Terminó la comida con menos animación de lo que Pencroff había esperado.

Así, pues, los colonos no habían sido los primeros ni los únicos habitantes de la isla. Desde el incidente del grano de plomo, éste era un hecho incontestable, y semejante revelación no podía menos de suscitar viva inquietud en el ánimo de los colonos.

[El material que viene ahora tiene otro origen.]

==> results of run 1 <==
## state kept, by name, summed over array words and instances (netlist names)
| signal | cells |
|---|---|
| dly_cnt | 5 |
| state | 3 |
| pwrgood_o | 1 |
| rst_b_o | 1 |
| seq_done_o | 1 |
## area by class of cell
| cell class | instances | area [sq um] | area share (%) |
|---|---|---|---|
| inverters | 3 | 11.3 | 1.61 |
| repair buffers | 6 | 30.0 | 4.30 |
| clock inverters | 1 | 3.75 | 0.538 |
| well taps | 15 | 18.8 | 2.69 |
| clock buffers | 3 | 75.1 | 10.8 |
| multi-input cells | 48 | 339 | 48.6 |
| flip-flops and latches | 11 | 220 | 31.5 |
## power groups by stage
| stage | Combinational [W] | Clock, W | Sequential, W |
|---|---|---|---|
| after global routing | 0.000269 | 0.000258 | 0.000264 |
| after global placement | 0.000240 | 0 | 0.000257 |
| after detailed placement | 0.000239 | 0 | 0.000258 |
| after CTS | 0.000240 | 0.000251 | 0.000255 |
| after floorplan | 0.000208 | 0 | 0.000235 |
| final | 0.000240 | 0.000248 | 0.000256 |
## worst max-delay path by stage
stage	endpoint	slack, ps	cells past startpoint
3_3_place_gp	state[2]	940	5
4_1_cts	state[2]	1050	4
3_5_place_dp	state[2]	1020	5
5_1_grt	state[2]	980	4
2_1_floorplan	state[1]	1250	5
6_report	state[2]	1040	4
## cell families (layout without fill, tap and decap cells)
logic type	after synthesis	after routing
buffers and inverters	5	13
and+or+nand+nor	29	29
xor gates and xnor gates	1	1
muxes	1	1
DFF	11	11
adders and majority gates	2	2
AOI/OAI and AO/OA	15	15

Ciro Smith y Gedeón Spilett, antes de dormirse, hablaron mucho de estas cosas. Se preguntaron si por acaso este incidente tendría conexión con las circunstancias inexplicables de la salvación del ingeniero y otras particularidades extrañas que ya muchas veces les había chocado. Sin embargo, Ciro Smith, después de haber discutido el pro y el contra de la cuestión, dijo:

—Bueno, ¿quiere usted saber mi opinión, querido Spilett?

—Sí, Ciro.

—Pues bien, yo creo que por mucho que busquemos y por minuciosamente que exploremos la isla no encontraremos nada.

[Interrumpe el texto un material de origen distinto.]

===== config.mk =====
export PLATFORM = sky130hd
export DESIGN_NAME = trace_readout
export DESIGN_NICKNAME = d
export VERILOG_FILES = /design/src/logic/soc_ctrl_pkg.sv /design/src/logic/trace_readout.sv
export SDC_FILE = /design/constraint.sdc
export NUM_CORES = 1
export LEC_CHECK = 0
export BUFFER_PORTS_ARGS = -buffer_cell sky130_fd_sc_hd__buf_2
export CAP_MARGIN = 30
export CORE_UTILIZATION = 38
export DETAILED_ROUTE_END_ITERATION = 8
export HOLD_SLACK_MARGIN = 0.15
export PLACE_DENSITY = 0.82
export SLEW_MARGIN = 25
export SYNTH_ARGS = -nofsm -noshare
export SYNTH_HDL_FRONTEND = slang
export SYNTH_SLANG_ARGS = --single-unit

===== constraint.sdc =====
create_clock -name core_clk -period 3.7 [get_ports core_clk]
set_input_delay 0.555 -clock core_clk [delete_from_list [all_inputs] [get_ports core_clk]]
set_output_delay 0.555 -clock core_clk [all_outputs]
set_load 0.005 [all_outputs]

===== src/logic/soc_ctrl_pkg.sv =====
////////////////////////////////////////
// Shared widths and bundled types for the SoC control block
// Imported by every module that moves straps, resets or trace data
////////////////////////////////////////

package soc_ctrl_pkg;

    ////////////////////////////////////////
    // Widths
    ////////////////////////////////////////

    // One MCU trace word
    parameter int TRACE_DATA_W = 32;
    // Warm reset epoch tag, wraps silently
    parameter int EPOCH_W = 4;
    // One bus-user strap word
    parameter int STRAP_W = 32;

    ////////////////////////////////////////
    // Bundles
    ////////////////////////////////////////

    // Host reset strobes, one cycle each
    typedef struct packed {
        logic hard_req;
        logic warm_req;
    } reset_req_t;

    // Raw strap pins plus the two override bits
    typedef struct packed {
        logic [STRAP_W-1:0] lsu_user;
        logic [STRAP_W-1:0] ifu_user;
        logic [STRAP_W-1:0] dma_user;
        logic [STRAP_W-1:0] sram_cfg_user;
        logic [STRAP_W-1:0] soc_cfg_user;
        // Clear means take the DMA word
        logic               sram_cfg_ovr;
        // Clear means take the LSU word
        logic               soc_cfg_ovr;
    } strap_in_t;

    // Captured strap words after defaulting
    typedef struct packed {
        logic [STRAP_W-1:0] lsu_user;
        logic [STRAP_W-1:0] ifu_user;
        logic [STRAP_W-1:0] dma_user;
        logic [STRAP_W-1:0] sram_cfg_user;
        logic [STRAP_W-1:0] soc_cfg_user;
    } strap_out_t;

    // One ring buffer slot
    typedef struct packed {
        logic [EPOCH_W-1:0]      epoch;
        logic [TRACE_DATA_W-1:0] data;
    } trace_entry_t;

    // Host readout response
    typedef struct packed {
        trace_entry_t entry;
        // Index at or beyond the stored count
        logic         err;
    } trace_rsp_t;

endpackage


===== src/logic/trace_readout.sv =====
////////////////////////////////////////
// Trace consumer
// Maps age-ordered host indices to buffer slots, response two cycles
// after the request, one request per cycle
////////////////////////////////////////

module trace_readout
    import soc_ctrl_pkg::*;
#(
    parameter int TRACE_DEPTH = 256
) (
    input  logic                           core_clk,
    input  logic                           reset_i,
    input  logic                           rd_req_i,
    input  logic [$clog2(TRACE_DEPTH)-1:0] rd_index_i,
    input  logic [$clog2(TRACE_DEPTH)-1:0] wr_ptr_i,
    input  logic                           wrapped_i,
    input  logic [$clog2(TRACE_DEPTH):0]   count_i,
    output logic [$clog2(TRACE_DEPTH)-1:0] rd_addr_o,
    input  trace_entry_t                   rd_entry_i,
    output logic                           rd_valid_o,
    output trace_rsp_t                     rd_rsp_o
);

    localparam int PTR_W = $clog2(TRACE_DEPTH);

    logic s1_valid;
    logic s1_err;
    logic s2_err;
    logic in_range;

    // Count sampled with the request
    assign in_range = ({1'b0, rd_index_i} < count_i);

    ////////////////////////////////////////
    // Stage 1, address map and range check
    ////////////////////////////////////////

    always_ff @(posedge core_clk) begin
        if (reset_i) begin
            s1_valid <= 1'b0;
            s1_err   <= 1'b0;
        end else begin
            s1_valid <= rd_req_i;
            s1_err   <= rd_req_i & ~in_range;
        end
    end

    // After a wrap the oldest entry sits at the write pointer
    always_ff @(posedge core_clk) begin
        if (rd_req_i) begin
            rd_addr_o <= wrapped_i ? PTR_W'(rd_index_i + wr_ptr_i) : rd_index_i;
        end
    end

    ////////////////////////////////////////
    // Stage 2, response
    ////////////////////////////////////////

    always_ff @(posedge core_clk) begin
        if (reset_i) begin
            rd_valid_o <= 1'b0;
            s2_err     <= 1'b0;
        end else begin
            rd_valid_o <= s1_valid;
            s2_err     <= s1_err;
        end
    end

    // Buffer data lands in this cycle, zeroed for a bad index
    always_comb begin
        rd_rsp_o.err   = s2_err;
        rd_rsp_o.entry = s2_err ? '0 : rd_entry_i;
    end

endmodule


==> impl_results.md, run 1 <==
* Status: finished, final reports clean
* Grt met3 use at 0.0418
* Max-slew violation count at 0
* CTS clk-pin slew, worst paths at roughly 0.070 ns
* Worst slew pin tran at between 0.4 and 0.5 ns
* Layout cells sized above 1 at 0.496
* EDFF count, synth at 8
* Most common cell after layout, fill and taps aside: buf_2
* Met1 Usage GRT at 0.226
* Setup TNS at 0 ns
* # H-tree levels at 1
* Flops & latches, synth at 12
* Starting Density at 0.398
* Post-CTS Resized at 0
* Clock skew at 0.000353 ns
* Clock root cell: clkbuf_4
* Startpoint Class: primary input
* Antenna-violating nets left at 0
* Routed len/inst at 12.2 µm
* Minimum clock period at roughly 2.0 ns
* First-pass DRT Iterations at 6
* Worst path max stage delay at 0.40 ns
* Die Wd at between 50 and 60 µm
* Crit path max-delay cell type: fa_1
* Clock tree from TritonCTS: yes
* Routed vias/inst at 4.64
* DIE AREA at around 3400 µm²
* Num Clock Sinks at 12
* Leakage power at ~0.00099 µW
* # hold bufs at CTS at 0
* Ant. Diodes at 0
* Initial drt markers at 24
* Post-synthesis cell type count at 35
* Total track usage at 0.201
* # nets final at around 330
* Total of max-cap violations at 0
* Met2 global-route usage at 0.371
* Vias post-DR at between 1000 and 1500
* Worst hold path type: flip-flop to flip-flop
* Synth-to-layout area growth at 51.6%
* Critical-path maximum fanout at 3
* Syn_area_per_cell at slightly below 9 µm²
* Initial antenna violation count at 0
* Synthesized netlist net count at 216
* Crit-path cells: buf_2 > ha_1 > inv_1 > fa_1 > nor2b_1 > o31a_2 > o21ai_0 > nand4b_1 > o311ai_0
* WP data required at 3.69 ns
* Async SR Flop Fraction at 0
* Endpoints failing setup at 0
* Sequential element share of the synthesized area at 0.264
* Post-detail-place hpwl at slightly above 3 mm
* Mapped cell area at between 1000 and 1500 µm²
* Post-Synthesis Cells at 136
* TritonCTS Buffers at 3
* VDD IR-drop max at roughly 0.00010 V
* Core Footprint at a little over 3000 µm²
* Gr busiest metal: met2
* GRT Residual Overflow at 0
* GPL Wtd Cong at ~0.83
* Largest net degree at the start of global routing at 25
* Slew headroom at 0.685
* Row cnt at 20
* Crit end category: flip-flop
* Most used DFF post-synth: edfxtp_1
* DRC viols at 0
* Most frequent cells in the layout: 110 x buf_2, 40 x nor2b_1, 14 x ha_1, 11 x inv_1, 8 x edfxtp_1
* Skew-Pair Late Insertion Delay at about 0.26 ns
* Power per cell area at 241 nW/µm²
* Fmax at between 0.4 and 0.5 GHz
* Post-CTS Setup Bufs at 0
* Critical path arrival at roughly 2.0 ns
* Overall routed net length at 3.53 mm
* WS Path Type: primary input to flip-flop
* # IOs at between 100 and 150
* RSZ-0062 raised after global routing: no
* Count of final hold-check violations at 0
* Yosys warning count at 0
* First-pass GRT wire length at approximately 5.2 mm
* CTS max path bufs at 2
* Vias in the first global route at ~1200
* Die H at between 50 and 60 µm
* IO buf count at 110
* Final period utilization at 0.546
* Overall Power at roughly 440 µW
==> power breakdown <==
| part | switching (µW) | internal [µW] |
|---|---|---|
| clock network | 41.8 | 59.7 |
| registers | 4.19 | 158 |
| logic | 82.3 | 97.6 |
==> worst max-delay path: cells and delay by family <==
| kind | cells | cell delay (ns) |
|---|---|---|
| AOI/OAI and AO/OA | 3 | 0.38 |
| buffers and inverters | 2 | 0.17 |
| adders and majority gates | 2 | 0.63 |
| and+or+nand+nor | 2 | 0.28 |
==> layer usage <==
layer  up-vias  part of all wire  routed length (µm)
met1       586              0.40                1420
met4         0             0.016                  55
met3         6             0.083                 291
met5         -                 0                   0
met2        60              0.50                1760
li1        695                 -                   -
==> stage by stage <==
stage	util	hold slack, ns	area, µm²	cells	setup WS (ns)
global placement	0.586	0.417	1790	285	1.48
global route	0.603	0.460	1840	290	1.52
CTS	0.603	0.452	1840	290	1.69
detailed placement	0.591	0.434	1810	286	1.41
floorplan	-	0.414	1210	136	1.70
finish	0.603	0.444	1840	290	1.68
==> Yosys cell counts (2+ instances only) <==
library cell / instances / area (µm²)
nor2b_1: 40 / 250
a21o_1: 5 / 37.5
dfxtp_1: 4 / 80.1
clkbuf_1: 3 / 11.3
o21a_1: 2 / 15.0
mux2i_1: 2 / 20.0
xnor2_1: 3 / 26.3
edfxtp_1: 8 / 240
ha_1: 14 / 175
a21oi_1: 6 / 30.0
nor2_1: 3 / 11.3
nand2b_1: 2 / 12.5
nand4b_1: 2 / 17.5
o21ai_0: 3 / 15.0
mux2_2: 3 / 33.8
o21bai_1: 2 / 15.0
nand2_1: 4 / 15.0
a211oi_1: 2 / 15.0
nor3_1: 2 / 10.0
inv_1: 11 / 41.3
==> final cells by class <==
class,count,area [µm²]
clock buffers,4,36.3
fillers,322,1210
inverters,12,45.0
multi-input cells,107,820
flip-flops and latches,12,320
well taps,44,55.1
repair buffers,111,566
==> final timing paths <==
path                        from                      to  slack [ns]  cells after the start
max                rd_index_i[0]  rd_addr_o[6]$_DFFE_PP_        1.68                      9
max reg2reg  s1_valid$_SDFF_PP0_   rd_valid_o$_SDFF_PP0_        3.19                      1
min            s1_err$_SDFF_PP0_       s2_err$_SDFF_PP0_        0.44                      1
min reg2reg    s1_err$_SDFF_PP0_       s2_err$_SDFF_PP0_        0.44                      1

A la mañana siguiente, Pencroff puso manos a la obra. No se trataba de hacer una canoa con cuadernas y tablones de forro, sino sólo un aparato flotante de fondo plano, que sería excelente para navegar por el río de la Merced, sobre todo cerca de sus fuentes, donde el agua era poco profunda. Trozos de corteza de árbol, unidos uno a otro, debían bastar para formar la ligera embarcación y, en caso de que por dificultades naturales fuera necesario transportarla a brazo, no ofrecería grandes dificultades. Pencroff contaba formar la sutura de las tiras de corteza con clavos remachados, asegurando así con la perfecta adherencia de unas a otras la completa impermeabilidad del aparato.